Extract from Vice-Chancellor Professor Njabulo Ndebele's citation on award to President Thabo Mbeki of the UCT Chancellor's Award for Outstanding Leadership in Africa, November 4 2004:
Having left South Africa in the early sixties, you were to return to your country some thirty years later after playing a major role in the first, path-breaking interactions between the ANC and key Afrikaner opinion-makers who had the courage to seek new ways of achieving a just society in South Africa. Many people today wonder whatever happened to the pipe that defined you those days.
It projected a brazen, yet steady confidence that promised to come up with a solution to any quandary. It went with a telling sense of humour that can be deployed with serious intent and timeliness as when, it is reported, that at that historic Dakar meeting, you unexpectedly introduced yourself to the Afrikaner delegation as an Afrikaner.
Nothing better could have wreaked havoc on the politics of labels and the perceptions that people develop of themselves and others as a result of those labels which can sometimes solidify into terrible defining truths. You showed how fragile such truths can be. That way you opened up fresh possibilities for alternative ways of perceiving.
We remember your Deputy-Presidency under the inspirational and visionary leadership of President Mandela, and how you oversaw the complex process of policy and law-making which defined President Mandela's historic tenure. Your election as President in 1999 enabled you to focus on delivery, turning policies into instruments for bringing about real change. In this you demonstrated the lasting value of orderly transitions.

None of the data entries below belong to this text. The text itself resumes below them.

==> config.mk <==
export PLATFORM = sky130hd
export DESIGN_NAME = fetch_queue
export DESIGN_NICKNAME = d
export VERILOG_FILES = /design/src/rtl/fetch_queue.sv
export SDC_FILE = /design/constraint.sdc
export NUM_CORES = 1
export LEC_CHECK = 0
export BUFFER_PORTS_ARGS = -buffer_cell sky130_fd_sc_hd__buf_2
export CAP_MARGIN = 10
export CORE_MARGIN = 10
export CORE_UTILIZATION = 30
export DETAILED_ROUTE_END_ITERATION = 8
export GPL_ROUTABILITY_DRIVEN = 0
export GPL_TIMING_DRIVEN = 1
export PLACE_DENSITY = 0.46
export SYNTH_ARGS = -nofsm -noshare
export SYNTH_HDL_FRONTEND = slang
export SYNTH_SLANG_ARGS = --single-unit
==> constraint.sdc <==
create_clock -name clk -period 6.9 [get_ports clk]
set_input_delay 0.69 -clock clk [delete_from_list [all_inputs] [get_ports clk]]
set_output_delay 0.69 -clock clk [all_outputs]
set_load 0.005 [all_outputs]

You went on to preside over the Republic of South Africa when the HIV/AIDS pandemic became the foremost among urgent issues of public health facing our country. Amid the pains, tragedies and uncertainties linked to complex matters of life and death; in the tension between emergency and foresight; between the immediacy of caring and reflective responsibility; between perception and reality; between the desire for public confidence and the lonely consequences of honest self-knowledge, your leadership was tested to the utmost limits. We learned much about ourselves as South Africans during that time when we faced the full consequences of the pandemic, and we faced, at the same time, for the first time since 1994, and often with unnerving starkness, both the strength and fragility of democracy.